A micro-initiator realized by in-situ synthesis of three-dimensional porous copper azide and its ignition performance

Abstract

Assembly of micro-initiator has received great attention on its application in micro-electromechanical systems, especially the integration between hazardous energetic materials and micro-ignitor. A micro-initiator was developed by integrating copper azide (Cu(N3)2·CuN3) nanoenergetic materials with a Ni-Cr microbridge realized onto a silicon substrate. In this work, three-dimensional (3-D) porous Cu (PCu) was prepared by electrochemical deposition with hydrogen bubble method. Copper azide has been synthesized through an in-situ reaction of hydrazoic acid (HN3) with three-dimensional (3-D) porous Cu (PCu), which facilitated integration between copper azide and microignitor.

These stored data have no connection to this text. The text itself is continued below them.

## run 1
## Final_AXI_to_APB_Bridge
module Final_AXI_to_APB_Bridge #(
    parameter AXI_ADDR_WIDTH    = 32,
    parameter AXI_DATA_WIDTH    = 32,
    parameter AXI_MAX_BURST_LEN = 8,
    parameter AXI_BURST_WIDTH   = 2,
    parameter AXI_SIZE_WIDTH    = 3,
    parameter APB_ADDR_WIDTH    = 32,
    parameter APB_DATA_WIDTH    = 32
)(
    input  [AXI_ADDR_WIDTH-1:0]    AWADDR,
    input  [AXI_BURST_WIDTH-1:0]   AWBURST,
    input  [AXI_MAX_BURST_LEN-1:0] AWLEN,
    input                          AWVALID,
    output                         AWREADY,
    input  [AXI_ADDR_WIDTH-1:0]    ARADDR,
    input  [AXI_BURST_WIDTH-1:0]   ARBURST,
    input  [AXI_MAX_BURST_LEN-1:0] ARLEN,
    input                          ARVALID,
    output                         ARREADY,
    input  [AXI_DATA_WIDTH-1:0]    WDATA,
    input                          WVALID,
    input                          WLAST,
    input  [AXI_DATA_WIDTH/8-1:0]  WSTRB,
    output                         WREADY,
    output [AXI_DATA_WIDTH-1:0]    RDATA,
    output [1:0]                   RRESP,
    output                         RVALID,
    output                         RLAST,
    input                          RREADY,
    output [1:0]                   BRESP,
    output                         BVALID,
    input                          BREADY,
    input                          ACLK,
    input                          ARESETn,
    output [APB_ADDR_WIDTH-1:0]    PADDR,
    output                         PWRITE,
    output                         PSEL1,
    output                         PSEL2,
    output                         PSEL3,
    output                         PSEL4,
    output                         PENABLE,
    output [APB_DATA_WIDTH-1:0]    PWDATA,
    input  [APB_DATA_WIDTH-1:0]    PRDATA,
    input                          PREADY
);
export LEC_CHECK = 0
export ABC_AREA = 1
export CAP_MARGIN = 20
export CORE_ASPECT_RATIO = 0.73
export CORE_MARGIN = 2
export CORE_UTILIZATION = 72
export CTS_CLUSTER_DIAMETER = 394
export CTS_CLUSTER_SIZE = 11
export PLACE_DENSITY = 0.42
export SETUP_SLACK_MARGIN = 0.84
export SLEW_MARGIN = 20
export TNS_END_PERCENT = 5
create_clock -name core_clock -period 2.85 [get_ports {ACLK}]
run.sh (not shown) runs the stock make flow with config.mk's settings and CLKGATE_MAP_FILE=.
As the logs show, run 1 stopped at 4_1_cts after a tool error, so it never reached the end of the flow.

The novel materials were characterized by scanning electron microscopy (SEM), X-ray diffraction (XRD), thermogravimetry-differential scanning calorimetry (TG/DTA) and an electric spark tester JGY-50III, respectively. The electrical explosion performances and electrostatic sensitivity of the micro-initiator were investigated by high-speed photography and electrostatic sensitivity tester. SEM images show the additives in the electrolyte alter the morphology of PCu, however, copper azide possesses similar morphology. The effect of copper valence and reaction time on azide reaction were evaluated. The discharge energy at 50% of novel copper azide was 0.098mJ. XRD analyses show the oxidization of PCu and the growth of the reaction time benefit the generation of cupric azide (Cu(N3)2) in the azide reaction. Furthermore, the discharge energy at 50% of novel micro-initiator was 64mJ. The novel material is environmentally friendly and can be successfully ignited by the Ni-Cr microbridge, exhibiting a significant improvement in micro-initiator application and realizing integrated fabrication of micro electro mechanical system (MEMS).